郭洁在我身边小声地问我:“这料子我看着好丑,皮壳又那么粗,你说这种皮壳的肉质应该不会细腻,你为什么还要赌这种料子?”
我笑了笑,我说:“不是说所有的石头都是那种情况,我之前不是跟你说过吗?白盐沙除外,所有的白盐沙,外面的沙砾感越粗狂里面的肉质就越细腻,这块料子的种水至少在高冰以上。”
郭洁抱着胸,看着石头,脸上的表情特别迷茫。
突然,我看着那石头的泥沙冲下来之后,全部都是绿油油的黑水,我看着那颜色心里就特别兴奋。

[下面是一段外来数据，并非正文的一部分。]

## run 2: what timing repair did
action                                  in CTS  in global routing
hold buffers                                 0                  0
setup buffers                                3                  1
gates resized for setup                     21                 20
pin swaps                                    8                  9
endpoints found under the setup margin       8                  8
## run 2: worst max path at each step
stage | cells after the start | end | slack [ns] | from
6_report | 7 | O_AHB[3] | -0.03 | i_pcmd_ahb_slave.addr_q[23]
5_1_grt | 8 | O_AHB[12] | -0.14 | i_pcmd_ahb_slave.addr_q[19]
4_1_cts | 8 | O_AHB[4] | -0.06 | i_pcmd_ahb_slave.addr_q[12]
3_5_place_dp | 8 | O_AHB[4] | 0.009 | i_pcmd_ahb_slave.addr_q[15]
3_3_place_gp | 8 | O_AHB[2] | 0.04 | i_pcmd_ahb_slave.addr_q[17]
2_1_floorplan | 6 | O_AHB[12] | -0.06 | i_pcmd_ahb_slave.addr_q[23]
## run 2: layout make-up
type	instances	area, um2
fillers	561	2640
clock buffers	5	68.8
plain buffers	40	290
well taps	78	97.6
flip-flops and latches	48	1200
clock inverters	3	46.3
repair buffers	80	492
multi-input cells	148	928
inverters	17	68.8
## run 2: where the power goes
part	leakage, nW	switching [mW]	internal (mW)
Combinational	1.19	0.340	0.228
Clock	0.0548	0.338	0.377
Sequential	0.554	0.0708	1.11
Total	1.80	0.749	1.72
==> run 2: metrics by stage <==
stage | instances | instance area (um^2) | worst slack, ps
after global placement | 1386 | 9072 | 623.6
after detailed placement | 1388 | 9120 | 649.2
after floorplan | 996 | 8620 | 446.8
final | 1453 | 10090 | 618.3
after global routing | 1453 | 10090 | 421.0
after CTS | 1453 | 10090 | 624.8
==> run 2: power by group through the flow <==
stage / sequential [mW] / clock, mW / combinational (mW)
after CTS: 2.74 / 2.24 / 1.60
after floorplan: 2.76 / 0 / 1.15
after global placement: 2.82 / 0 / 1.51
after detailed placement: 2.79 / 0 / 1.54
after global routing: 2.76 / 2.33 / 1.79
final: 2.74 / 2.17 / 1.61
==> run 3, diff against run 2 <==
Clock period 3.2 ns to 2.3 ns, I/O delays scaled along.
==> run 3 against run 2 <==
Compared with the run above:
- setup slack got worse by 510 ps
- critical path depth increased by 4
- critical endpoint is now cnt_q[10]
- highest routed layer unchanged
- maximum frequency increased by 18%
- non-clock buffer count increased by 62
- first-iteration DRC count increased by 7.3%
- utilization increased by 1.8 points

郭洁也瞪大了眼睛,他说;“这料子不会是帝王绿吧?这么绿?”
我看着郭洁兴奋的表情,我就嘿嘿笑了一下,这料子不可能是帝王绿,木那的料子能出帝王绿,可惜这块料子大概率是墨翠,那水虽然绿,但是是黑绿黑绿的那种水,绿的发黑,老绿,这就不可能是帝王绿。
真正的帝王绿是色阳正浓,不带一点杂质,不偏黑,就是一眼能看到的浓绿,跟这种颜色不一样。
但是我心里很兴奋,至少我赌对了,这块料子如我所说,果然出墨翠了。
好东西啊。
这个时候,切石头的师父停下来了,我心跳越来越快,我知道即将开奖了,料子到底怎么样,一言难尽,一刀穷一刀富,只有开了才能知道。
切石头的师父,把料子放在水里面清洗了一下,然后拿出来,他立马抬头盯了我一眼,他说:“哟,这运气,极品墨翠一块,要是有雪花棉,你就发了。”